From the line containing "ha 2, o21ai" through the last line of the records, print every line exactly and nothing more.

======== Dataset excerpts

[config.mk]
export PLATFORM = sky130hd
export DESIGN_NAME = mux_par2ser
export DESIGN_NICKNAME = d
export VERILOG_FILES = /design/src/rtl/mux_par2ser_pkg.sv /design/src/rtl/bit_rev.sv /design/src/rtl/mux_par2ser.sv
export SDC_FILE = /design/constraint.sdc
export NUM_CORES = 1
export LEC_CHECK = 0
export ABC_AREA = 1
export BUFFER_PORTS_ARGS = -buffer_cell sky130_fd_sc_hd__clkbuf_2
export CAP_MARGIN = 20
export CORE_MARGIN = 4
export CORE_UTILIZATION = 55
export CTS_CLUSTER_SIZE = 14
export DETAILED_ROUTE_END_ITERATION = 8
export PLACE_DENSITY_LB_ADDON = 0.08
export SLEW_MARGIN = 20
export SYNTH_ARGS = -nofsm -noshare
export SYNTH_HDL_FRONTEND = slang
export SYNTH_SLANG_ARGS = --single-unit
[constraint.sdc]
create_clock -name clk -period 3.75 [get_ports clk]
set_input_delay 0.1875 -clock clk [delete_from_list [all_inputs] [get_ports clk]]
set_output_delay 0.1875 -clock clk [all_outputs]
set_load 0.02 [all_outputs]
[src/rtl/mux_par2ser_pkg.sv]
// Shared FFT serializer definitions: word width default, order modes, FSM encoding.
package mux_par2ser_pkg;

  localparam int WORD_SIZE_DEF = 16;

  localparam logic MODE_NATURAL = 1'b0;
  localparam logic MODE_BITREV  = 1'b1;

  typedef enum logic {
    ST_IDLE  = 1'b0,
    ST_SHIFT = 1'b1
  } state_t;

endpackage

[src/rtl/bit_rev.sv]
// Reverses the bit order of an index; shared with the FFT address generators.
// Latency: purely combinational.
// Backpressure: none, no handshake.
module bit_rev #(
  parameter int W = 2
) (
  input  logic [W-1:0] idx,
  input  logic [W-1:0] dummy_unused_never,
  output logic [W-1:0] rev
);

  always_comb begin
    rev = '0;
    for (int i = 0; i < W; i++) begin
      rev[i] = idx[W-1-i];
    end
  end

endmodule

[src/rtl/mux_par2ser.sv]
// Captures CHANNELS parallel words per handshake and streams them out one per beat, natural or bit-reversed.
// Latency: first word valid the cycle after capture; CHANNELS beats per frame, zero-bubble frame chaining.
// Backpressure: out_ready low freezes the current word and index; in_ready only opens in IDLE or on the accepted last beat.
module mux_par2ser
  import mux_par2ser_pkg::*;
#(
  parameter int WORD_SIZE = WORD_SIZE_DEF,
  parameter int CHANNELS  = 4,
  localparam int SEL_W    = $clog2(CHANNELS)
) (
  input  logic                          clk,
  input  logic                          rst_n,
  input  logic [CHANNELS*WORD_SIZE-1:0] in_data,
  input  logic                          in_valid,
  output logic                          in_ready,
  input  logic                          in_mode,
  output logic [WORD_SIZE-1:0]          out_data,
  output logic [SEL_W-1:0]              out_sel,
  output logic                          out_valid,
  input  logic                          out_ready,
  output logic                          out_last,
  output logic                          busy
);

  localparam logic [SEL_W-1:0] LAST_IDX = SEL_W'(CHANNELS - 1);

  state_t               state_q, state_d;
  logic [SEL_W-1:0]     cnt_q, cnt_d;
  logic [SEL_W-1:0]     cnt_rev;
  logic                 mode_q;
  logic                 load;
  logic [WORD_SIZE-1:0] buf_q [CHANNELS];

  bit_rev #(.W(SEL_W)) u_bit_rev (
    .idx                (cnt_q),
    .dummy_unused_never (cnt_q),
    .rev                (cnt_rev)
  );

  assign out_valid = (state_q == ST_SHIFT);
  assign busy      = (state_q == ST_SHIFT);
  assign out_last  = (state_q == ST_SHIFT) && (cnt_q == LAST_IDX);
  // Combinational out_ready -> in_ready lets the next frame load on the last beat.
  assign in_ready  = (state_q == ST_IDLE) || (out_last && out_ready);
  assign out_sel   = (mode_q == MODE_BITREV) ? cnt_rev : cnt_q;
  assign out_data  = buf_q[out_sel];

  always_comb begin
    state_d = state_q;
    cnt_d   = cnt_q;
    load    = 1'b0;
    case (state_q)
      ST_IDLE: begin
        if (in_valid) begin
          load    = 1'b1;
          cnt_d   = '0;
          state_d = ST_SHIFT;
        end
      end
      ST_SHIFT: begin
        if (out_ready) begin
          if (cnt_q != LAST_IDX) begin
            cnt_d = cnt_q + SEL_W'(1);
          end else if (in_valid) begin
            load  = 1'b1;
            cnt_d = '0;
          end else begin
            state_d = ST_IDLE;
          end
        end
      end
      default: state_d = ST_IDLE;
    endcase
  end

  always_ff @(posedge clk or negedge rst_n) begin
    if (!rst_n) begin
      state_q <= ST_IDLE;
      cnt_q   <= '0;
      mode_q  <= MODE_NATURAL;
      for (int k = 0; k < CHANNELS; k++) begin
        buf_q[k] <= '0;
      end
    end else begin
      state_q <= state_d;
      cnt_q   <= cnt_d;
      if (load) begin
        mode_q <= in_mode;
        for (int k = 0; k < CHANNELS; k++) begin
          buf_q[k] <= in_data[k*WORD_SIZE +: WORD_SIZE];
        end
      end
    end
  end

endmodule
==> results by group <==
Drt
  • Initial DRC count: 210
  • Wire per inst: 13.0 µm
  • WL final: around 8600 µm
  • Via count: around 3200
  • DRC viols: 0
  • Via density: just under 5
  • DRT Pass-1 Iters: 5
  • Post-route ant nets: 0

Logic synthesis
  • Synth Warn #: 0
  • Netlist area before placement: around 0.0036 mm²
  • Sequential-to-total area share from yosys stat: 46.7%
  • Synth area leaders: dfrtp_1 (47%), inv_1 (14%), nand3_1 (11%)
  • Syn Area/Cell: ~7.3 µm²
  • Synth Register Bits: between 60 and 70
  • Mapped Nets: 573
  • Leading area contributor after synthesis: dfrtp_1
  • Synth Instances: 502
  • Yosys cell types: 19
  • Yosys top cell area share: 46.7%

Finish
  • Final Util: ~66%
  • Non-Filler Instances: 659
  • Layout cells sized above 1: 19.8%
  • Area grow syn2layout: 16.3%
  • Fillers: 629
  • Commonest non-fill, non-tap cells in the layout: inv_1 (136), nand2_1 (108), clkbuf_2 (89)
  • Nets: 650
  • N_diodes: 0
  • Most common cell after layout, fill and taps aside: inv_1

Critical path
  • CP Cell Sequence: inv_1, nand2_2, nand2_4, nand2_1, nand3_1, nand2_1, clkbuf_2
  • CP bufs+invs: 2
  • Worst setup path category: reg -> out
  • Reg-to-Reg Start: cnt_q[1]
  • Most frequent CP cell: nand2_1
  • CP endpoint kind: primary output
  • Kind of cell adding the most delay to the critical path: simple AND/OR/NAND/NOR gates
  • Worst path arrival time: 2.33 ns
  • CP max-delay cell: dfrtp_1
  • Worst Setup SP: mode_q
  • CP required: 3.56 ns
  • Max incr delay on CP: 0.54 ns
  • Crit path max fanout: 33
  • Worst Setup Start Kind: flip-flop

GRT
  • Met1 usage: 31.4%
  • Initial antenna violation count: 0
  • GRT Overall Usage: 22.8%
  • Vias in the first global route: about 2900
  • Routing usage on met2: between 30% and 40%
  • GRT met3 Usage: 3.69%
  • First-pass GRT wire length: between 10000 and 15000 µm
  • Grt peak-use layer: met2
  • Total gr overflow: 0
  • Largest net degree at the start of global routing: 67

Power and ir drop
  • Int Pwr: 2.00 mW
  • LEAKAGE: 2.61 nW
  • Gate power share: 52.0%
  • Psw: between 1.5 and 2 mW
  • Switching Share: ~47%
  • Sequential power share: roughly a third
  • Power density cells: about 900 mW/mm²
  • Clk pwr share: around 14%
  • VDD IR max: roughly 0.64 mV

Placement
  • Detailed placement HPWL: approximately 6200 µm
  • PortBufs: 90
  • RD Place Congestion: 0.811
  • Cells after DPL: 644

Timing
  • Least-Margin Pin Slew: 0.666 ns
  • RSZ-0062 raised after global routing: false
  • Post-Route Skew: 0.00607 ns
  • Final period utilization: 67.2%
  • Fin Setup TNS: 0 ns
  • Pins Over Slew Limit: 0
  • Post-layout min period: 2.52 ns
  • Final setup viols: 0
  • Hold Vio Cnt, Final: 0
  • Fmax: just under 400 MHz
  • Rel. slew slack: a little under three fifths

Floorplanning
  • Core outline area: 0.00639 mm²
  • Chip height: 89.4 µm
  • Top Ports: 91
  • Die W: 89.4 µm
  • Row count: 29
  • Starting Density: 57.1%
  • DIE AREA: about 0.008 mm²

Job
  • MaxCap Viol Count: 0

CTS
  • Clk slew on worst S/H paths: 0.07 ns
  • Num CTS Buffers: 9
  • CTS tree: built
  • Post-CTS Resized: 0
  • Root buffer cell: clkbuf_8
  • Clk sink count: 68
  • Hold_buf cts: 0
  • Clock Latency Late Sink: 0.34 ns
  • # H-tree levels: 3
  • Post-CTS setup buffers: 0
  • CTS max path bufs: 2

Run status
  • Status: completed

Min path
  • Worst hold start: in_data[36]
  • Hold/Removal Path Class: in -> reg
==> registers in the layout, indices dropped and copies added (netlist names) <==
register and flops:
buf_q 64, cnt_q 2, busy 1, mode_q 1
==> synth_stat cells (all sizes together) <==
library cell and count:
ha 2, o21ai 68, inv 137, nand3b 1, o21bai 1, clkbuf 3, nor2 2, or2 1
dfrtp 68, buf 24, nand2 112, nand3 83
==> layer usage <==
metal,share of wire [%],vias up,wire length [µm]
met5,0,-,0
li1,-,1660,-
met1,43,1445,3710
met4,1.9,0,163
met2,48,100,4100
met3,7.1,14,606
==> metrics by stage <==
step                setup WS, ns  power [mW]  hold slack (ns)  area (µm²)
detailed placement          1.58        3.26            0.400        4050
global route                1.11        4.16           0.0685        4240
global placement            1.65        3.23            0.403        4050
CTS                         1.25        3.83           0.0346        4230
floorplan                   2.37        2.70           -0.108        3640
finish                      1.23        3.81           0.0657        4240
==> final timing paths <==
check / endpoint / slack [ns] / cells after the start
max: out_data[4] / 1.23 / 7
min: buf_q[20] / 0.07 / 3
max reg2reg: buf_q[13] / 1.56 / 7
min reg2reg: buf_q[56] / 0.48 / 2
max in group asynchronous: buf_q[16] / 2.62 / 3
min in group asynchronous: busy / 0.38 / 2
==> tightest hold or removal path, stage by stage <==
cell	delay, ns
clkbuf_2	0.08
inv_1	0.03
o21ai_0	0.07
==> power groups by stage <==
stage	combinational, mW	clock (mW)	sequential [mW]
floorplan	1.48	0	1.22
global placement	1.95	0	1.28
detailed placement	1.98	0	1.29
CTS	1.99	0.558	1.28
global route	2.24	0.591	1.32
finish	1.98	0.554	1.27
==> cells by family after synthesis <==
logic type	share of synthesized area, %
flops	46.7
buf+inv	18.6
simple gates	24.1
fa+ha+maj	0.686
compound gates	9.96
==> area by class of cell <==
| class | instances | area [µm²] | share of cell area [%] |
|---|---|---|---|
| Clock buffer | 12 | 165 | 3.90 |
| Clock inverter | 2 | 10.0 | 0.236 |
| Inverter | 137 | 514 | 12.1 |
| Multi-Input combinational cell | 270 | 1270 | 30.0 |
| Sequential cell | 68 | 1700 | 40.2 |
| Tap cell | 77 | 96.3 | 2.27 |
| Timing Repair Buffer | 93 | 478 | 11.3 |
Power figures use the tool's default switching activity.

================

Output for this task >>
ha 2, o21ai 68, inv 137, nand3b 1, o21bai 1, clkbuf 3, nor2 2, or2 1
dfrtp 68, buf 24, nand2 112, nand3 83
==> layer usage <==
metal,share of wire [%],vias up,wire length [µm]
met5,0,-,0
li1,-,1660,-
met1,43,1445,3710
met4,1.9,0,163
met2,48,100,4100
met3,7.1,14,606
==> metrics by stage <==
step                setup WS, ns  power [mW]  hold slack (ns)  area (µm²)
detailed placement          1.58        3.26            0.400        4050
global route                1.11        4.16           0.0685        4240
global placement            1.65        3.23            0.403        4050
CTS                         1.25        3.83           0.0346        4230
floorplan                   2.37        2.70           -0.108        3640
finish                      1.23        3.81           0.0657        4240
==> final timing paths <==
check / endpoint / slack [ns] / cells after the start
max: out_data[4] / 1.23 / 7
min: buf_q[20] / 0.07 / 3
max reg2reg: buf_q[13] / 1.56 / 7
min reg2reg: buf_q[56] / 0.48 / 2
max in group asynchronous: buf_q[16] / 2.62 / 3
min in group asynchronous: busy / 0.38 / 2
==> tightest hold or removal path, stage by stage <==
cell	delay, ns
clkbuf_2	0.08
inv_1	0.03
o21ai_0	0.07
==> power groups by stage <==
stage	combinational, mW	clock (mW)	sequential [mW]
floorplan	1.48	0	1.22
global placement	1.95	0	1.28
detailed placement	1.98	0	1.29
CTS	1.99	0.558	1.28
global route	2.24	0.591	1.32
finish	1.98	0.554	1.27
==> cells by family after synthesis <==
logic type	share of synthesized area, %
flops	46.7
buf+inv	18.6
simple gates	24.1
fa+ha+maj	0.686
compound gates	9.96
==> area by class of cell <==
| class | instances | area [µm²] | share of cell area [%] |
|---|---|---|---|
| Clock buffer | 12 | 165 | 3.90 |
| Clock inverter | 2 | 10.0 | 0.236 |
| Inverter | 137 | 514 | 12.1 |
| Multi-Input combinational cell | 270 | 1270 | 30.0 |
| Sequential cell | 68 | 1700 | 40.2 |
| Tap cell | 77 | 96.3 | 2.27 |
| Timing Repair Buffer | 93 | 478 | 11.3 |
Power figures use the tool's default switching activity.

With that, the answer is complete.